Contributor; Chicago, Illinois
Fantastic Fest 2014 Review: DEAD SNOW 2: RED VS DEAD Is Batshit Crazy

For those of you that want one sentence, consider this movie splattastic! Of course Dead Snow (2009) itself freaking rocked. It started with a hoary cliche. A group of horny young adults on a remote weekend retreat but it reintroduced one of the most under utilized movie monster concepts in the modern horror film. Nazi Zombies had been seen before in the atmospheric and deliciously cheesy Shock Waves (1977) and a couple of other more or less completely forgettable exploiters of that period.  though Shock Waves had created some iconic images, the Nazi zombie was less a part of the zombie narrative than it could have been.
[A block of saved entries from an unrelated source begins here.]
### config.mk
export PLATFORM = sky130hd
export DESIGN_NAME = sram_controller_flat
export DESIGN_NICKNAME = d
export VERILOG_FILES = /design/src/rtl/sram_controller_if.sv /design/src/rtl/sram_controller.sv /design/src/flat_wrapper.sv
export SDC_FILE = /design/constraint.sdc
export NUM_CORES = 1
export LEC_CHECK = 0
export BUFFER_PORTS_ARGS = -buffer_cell sky130_fd_sc_hd__clkbuf_2
export CORE_MARGIN = 4
export CORE_UTILIZATION = 49
export CTS_CLUSTER_SIZE = 16
export DETAILED_ROUTE_END_ITERATION = 6
export GPL_ROUTABILITY_DRIVEN = 0
export PLACE_DENSITY_LB_ADDON = 0.2
export SLEW_MARGIN = 15
export SYNTH_ARGS = -nofsm -noshare
export SYNTH_HDL_FRONTEND = slang
export SYNTH_SLANG_ARGS = --single-unit
### constraint.sdc
create_clock -name clk -period 3.15 [get_ports clk]
set_clock_uncertainty 0.1 [all_clocks]
set_input_delay 0 -clock clk [delete_from_list [all_inputs] [get_ports clk]]
set_output_delay 0 -clock clk [all_outputs]
set_load 0.02 [all_outputs]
So when director Tommy Wirkola single handedly revived it cheers went up around horrordom. This was what fans had always imagined Nazi zombies would look and act like. A funny, action packed suspenseful gorefest.

Dead Snow 2: Red vs. Dead is even better.

The film picks up exactly where the first one left off. Martin (Vegar Hoel) is attempting to get away from Col. Herzog (Orjen Gamst)and his undead troops. A car crash leaves him in the hospital accused of having murdered his friends. Doctors have also made the mistake of swapping his arms with Herzog's giving him strange powers. As Herzog and the undead soldiers prepare to launch their final attack Martin joins forces with an American zombie killing squad (Martin Starr, Jocelyn DeBoer and Ingrid Haas) to defeat them.

The film jumps through an awful lot of weird narrative hoops to introduce all its characters and set them in motion. But other than a series of fairly tired recurring Star Wars jokes viewers are unlikely to care. This is funny funny stuff. Wirkola and his co-writers Stig Frode Henriksen (who appears in the film in the new role of a gay WW II museum curator) and Hoel, have created an endless array of physical sight gags and gaggingly violent over the top moments of mayhem that at times threatens to overwhelm anything in the way of plot or character development. Yet there is some character development here and a fairly strong story to boot. Be on the lookout for Kristoffer Joner who plays a zombified sidekick in the film. His bits left me howling.  

I'm hesitant to describe too much of the story as I think this is definitely a case of the less you know the more you will enjoy. But that said it should be noted that Wirkola has done so much more than just cap off the original film with a solid coda. This is batshit crazy in spots and far bigger in scale. The fact that he manages to keep the film on the rails at all is a bit of a miracle.